- **Task item**: For every line in the material below that holds "level", report the line.

- **Information shown**:
★ ★ ★ ★ ★

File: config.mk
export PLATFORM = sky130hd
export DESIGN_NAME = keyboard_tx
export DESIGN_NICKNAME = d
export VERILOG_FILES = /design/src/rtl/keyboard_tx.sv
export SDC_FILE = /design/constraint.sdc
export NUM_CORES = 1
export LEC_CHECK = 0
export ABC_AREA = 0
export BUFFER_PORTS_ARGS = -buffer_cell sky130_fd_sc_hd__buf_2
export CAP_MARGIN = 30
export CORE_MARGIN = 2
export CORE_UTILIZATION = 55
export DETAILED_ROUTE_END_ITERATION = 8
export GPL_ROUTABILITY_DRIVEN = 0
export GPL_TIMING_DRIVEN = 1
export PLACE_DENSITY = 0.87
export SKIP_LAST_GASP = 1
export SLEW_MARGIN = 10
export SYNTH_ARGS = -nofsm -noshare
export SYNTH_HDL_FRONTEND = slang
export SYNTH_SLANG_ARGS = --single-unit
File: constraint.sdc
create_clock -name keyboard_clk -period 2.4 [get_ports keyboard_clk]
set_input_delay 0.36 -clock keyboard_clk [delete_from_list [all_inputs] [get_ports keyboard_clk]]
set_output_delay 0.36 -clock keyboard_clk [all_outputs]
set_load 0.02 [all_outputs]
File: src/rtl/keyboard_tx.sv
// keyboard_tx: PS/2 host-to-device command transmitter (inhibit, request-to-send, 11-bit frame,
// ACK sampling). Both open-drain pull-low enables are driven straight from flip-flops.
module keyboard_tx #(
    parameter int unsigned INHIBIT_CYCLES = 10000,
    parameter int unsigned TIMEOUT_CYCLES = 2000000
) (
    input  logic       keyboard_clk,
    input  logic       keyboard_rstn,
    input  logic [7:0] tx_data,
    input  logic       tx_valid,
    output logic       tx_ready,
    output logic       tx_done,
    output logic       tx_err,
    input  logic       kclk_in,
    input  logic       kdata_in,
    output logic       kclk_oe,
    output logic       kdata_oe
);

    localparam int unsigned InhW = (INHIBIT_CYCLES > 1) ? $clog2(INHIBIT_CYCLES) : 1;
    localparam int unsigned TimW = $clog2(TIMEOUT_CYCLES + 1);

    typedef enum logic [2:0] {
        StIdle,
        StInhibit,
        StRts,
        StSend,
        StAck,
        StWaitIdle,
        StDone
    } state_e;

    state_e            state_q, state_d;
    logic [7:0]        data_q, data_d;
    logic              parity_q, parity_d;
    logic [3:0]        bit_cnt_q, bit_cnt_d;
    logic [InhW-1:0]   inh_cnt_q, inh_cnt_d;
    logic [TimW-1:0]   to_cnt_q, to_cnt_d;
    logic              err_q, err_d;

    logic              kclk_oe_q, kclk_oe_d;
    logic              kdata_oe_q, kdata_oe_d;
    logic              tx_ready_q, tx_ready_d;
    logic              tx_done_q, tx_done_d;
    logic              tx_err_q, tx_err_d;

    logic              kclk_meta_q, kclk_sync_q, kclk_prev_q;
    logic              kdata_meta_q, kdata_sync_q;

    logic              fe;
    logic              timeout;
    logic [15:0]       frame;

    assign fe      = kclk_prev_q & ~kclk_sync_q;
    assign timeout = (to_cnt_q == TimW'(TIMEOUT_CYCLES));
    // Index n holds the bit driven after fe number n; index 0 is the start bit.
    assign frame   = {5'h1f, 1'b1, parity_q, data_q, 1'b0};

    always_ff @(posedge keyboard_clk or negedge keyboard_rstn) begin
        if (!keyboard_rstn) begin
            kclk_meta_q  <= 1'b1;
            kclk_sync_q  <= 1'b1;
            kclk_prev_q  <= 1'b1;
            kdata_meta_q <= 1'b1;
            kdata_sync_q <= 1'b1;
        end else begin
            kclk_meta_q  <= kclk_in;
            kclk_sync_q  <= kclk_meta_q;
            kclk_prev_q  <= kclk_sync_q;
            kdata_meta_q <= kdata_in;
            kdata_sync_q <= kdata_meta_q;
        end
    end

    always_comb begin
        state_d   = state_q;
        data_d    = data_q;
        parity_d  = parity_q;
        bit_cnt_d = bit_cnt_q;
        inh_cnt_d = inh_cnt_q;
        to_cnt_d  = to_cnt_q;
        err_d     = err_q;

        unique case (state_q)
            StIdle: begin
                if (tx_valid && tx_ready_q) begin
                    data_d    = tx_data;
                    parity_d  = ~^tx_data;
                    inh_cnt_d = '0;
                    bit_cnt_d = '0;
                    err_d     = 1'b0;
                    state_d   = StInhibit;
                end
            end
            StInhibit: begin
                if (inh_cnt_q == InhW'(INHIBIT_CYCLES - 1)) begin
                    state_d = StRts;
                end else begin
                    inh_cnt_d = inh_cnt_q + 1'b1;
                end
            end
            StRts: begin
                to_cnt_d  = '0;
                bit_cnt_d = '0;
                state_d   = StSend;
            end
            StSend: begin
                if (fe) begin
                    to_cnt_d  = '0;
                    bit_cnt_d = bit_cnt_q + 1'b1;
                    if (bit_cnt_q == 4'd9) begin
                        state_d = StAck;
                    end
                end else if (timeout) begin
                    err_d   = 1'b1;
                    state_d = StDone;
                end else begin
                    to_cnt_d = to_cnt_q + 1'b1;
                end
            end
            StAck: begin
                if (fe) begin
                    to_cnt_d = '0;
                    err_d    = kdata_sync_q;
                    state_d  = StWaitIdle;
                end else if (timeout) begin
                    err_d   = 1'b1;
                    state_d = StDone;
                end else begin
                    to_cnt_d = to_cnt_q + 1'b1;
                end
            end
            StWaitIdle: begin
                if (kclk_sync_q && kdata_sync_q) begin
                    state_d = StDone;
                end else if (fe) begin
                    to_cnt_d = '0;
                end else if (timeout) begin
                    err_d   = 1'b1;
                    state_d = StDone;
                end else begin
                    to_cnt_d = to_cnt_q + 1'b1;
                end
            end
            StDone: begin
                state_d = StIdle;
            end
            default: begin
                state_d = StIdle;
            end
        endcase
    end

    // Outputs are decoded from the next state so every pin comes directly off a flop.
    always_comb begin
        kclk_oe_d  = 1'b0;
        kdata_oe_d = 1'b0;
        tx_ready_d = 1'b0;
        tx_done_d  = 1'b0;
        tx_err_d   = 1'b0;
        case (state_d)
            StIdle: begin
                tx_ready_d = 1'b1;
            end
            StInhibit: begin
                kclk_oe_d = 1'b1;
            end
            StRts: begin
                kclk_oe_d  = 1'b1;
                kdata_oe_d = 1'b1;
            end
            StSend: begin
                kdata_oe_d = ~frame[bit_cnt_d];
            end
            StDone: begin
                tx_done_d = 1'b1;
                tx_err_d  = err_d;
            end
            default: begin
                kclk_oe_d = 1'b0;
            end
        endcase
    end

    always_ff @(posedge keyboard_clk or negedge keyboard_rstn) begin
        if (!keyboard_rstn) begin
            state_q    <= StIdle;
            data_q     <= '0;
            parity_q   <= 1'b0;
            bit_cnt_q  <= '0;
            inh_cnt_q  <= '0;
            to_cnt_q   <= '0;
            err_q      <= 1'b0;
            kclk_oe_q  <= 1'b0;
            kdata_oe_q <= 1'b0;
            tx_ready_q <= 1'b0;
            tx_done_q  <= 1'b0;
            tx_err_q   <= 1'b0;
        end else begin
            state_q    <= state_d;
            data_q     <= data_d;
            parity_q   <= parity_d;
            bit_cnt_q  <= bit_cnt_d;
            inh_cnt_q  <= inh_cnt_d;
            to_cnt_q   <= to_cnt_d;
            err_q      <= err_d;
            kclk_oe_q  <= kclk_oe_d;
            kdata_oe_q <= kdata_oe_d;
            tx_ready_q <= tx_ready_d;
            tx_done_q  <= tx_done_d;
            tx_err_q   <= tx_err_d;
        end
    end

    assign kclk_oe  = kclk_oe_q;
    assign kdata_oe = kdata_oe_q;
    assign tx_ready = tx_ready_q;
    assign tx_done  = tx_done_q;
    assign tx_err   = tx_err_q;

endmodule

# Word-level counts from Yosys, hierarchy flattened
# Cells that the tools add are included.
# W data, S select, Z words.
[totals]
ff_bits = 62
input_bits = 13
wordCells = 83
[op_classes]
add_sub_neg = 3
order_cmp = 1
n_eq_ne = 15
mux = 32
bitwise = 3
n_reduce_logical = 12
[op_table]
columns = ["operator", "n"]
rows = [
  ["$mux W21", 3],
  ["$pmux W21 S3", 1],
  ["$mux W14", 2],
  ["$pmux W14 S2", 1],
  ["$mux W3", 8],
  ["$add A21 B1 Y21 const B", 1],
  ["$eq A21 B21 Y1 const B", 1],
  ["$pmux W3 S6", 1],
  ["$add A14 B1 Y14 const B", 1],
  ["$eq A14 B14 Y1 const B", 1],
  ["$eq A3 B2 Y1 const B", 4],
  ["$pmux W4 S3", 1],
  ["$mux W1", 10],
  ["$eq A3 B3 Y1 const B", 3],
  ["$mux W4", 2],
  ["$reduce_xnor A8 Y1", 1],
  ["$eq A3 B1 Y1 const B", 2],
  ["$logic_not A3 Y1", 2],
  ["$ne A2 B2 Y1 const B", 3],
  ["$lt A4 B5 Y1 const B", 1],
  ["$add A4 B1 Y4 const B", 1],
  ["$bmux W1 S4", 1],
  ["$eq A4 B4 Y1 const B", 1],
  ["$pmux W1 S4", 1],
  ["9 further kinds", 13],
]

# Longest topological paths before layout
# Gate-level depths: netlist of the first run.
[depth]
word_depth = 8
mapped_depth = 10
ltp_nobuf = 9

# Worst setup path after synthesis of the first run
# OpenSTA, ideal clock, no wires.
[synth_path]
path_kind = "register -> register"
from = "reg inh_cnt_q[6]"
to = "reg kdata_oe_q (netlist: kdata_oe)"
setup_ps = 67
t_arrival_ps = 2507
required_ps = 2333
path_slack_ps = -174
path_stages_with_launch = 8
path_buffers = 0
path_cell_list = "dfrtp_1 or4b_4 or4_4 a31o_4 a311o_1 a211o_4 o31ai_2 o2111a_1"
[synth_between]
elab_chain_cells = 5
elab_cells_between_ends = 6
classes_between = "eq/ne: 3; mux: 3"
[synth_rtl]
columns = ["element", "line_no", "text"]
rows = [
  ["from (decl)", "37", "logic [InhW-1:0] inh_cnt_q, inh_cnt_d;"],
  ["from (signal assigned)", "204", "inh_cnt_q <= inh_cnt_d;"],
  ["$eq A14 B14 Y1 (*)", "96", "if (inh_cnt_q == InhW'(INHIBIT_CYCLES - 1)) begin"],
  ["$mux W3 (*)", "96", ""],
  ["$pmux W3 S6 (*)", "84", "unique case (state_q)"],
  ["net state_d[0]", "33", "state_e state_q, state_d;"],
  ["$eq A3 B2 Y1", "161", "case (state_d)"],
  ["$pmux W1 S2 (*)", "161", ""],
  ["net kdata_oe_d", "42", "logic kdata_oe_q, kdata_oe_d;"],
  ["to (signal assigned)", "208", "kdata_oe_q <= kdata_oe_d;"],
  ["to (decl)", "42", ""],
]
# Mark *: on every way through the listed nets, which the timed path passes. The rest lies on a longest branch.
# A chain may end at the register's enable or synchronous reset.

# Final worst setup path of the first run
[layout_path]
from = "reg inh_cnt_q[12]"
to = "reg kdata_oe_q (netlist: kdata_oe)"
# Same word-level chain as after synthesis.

★ ★ ★ ★ ★

- **Solution for this exercise**:
# Word-level counts from Yosys, hierarchy flattened
# Gate-level depths: netlist of the first run.
# Same word-level chain as after synthesis.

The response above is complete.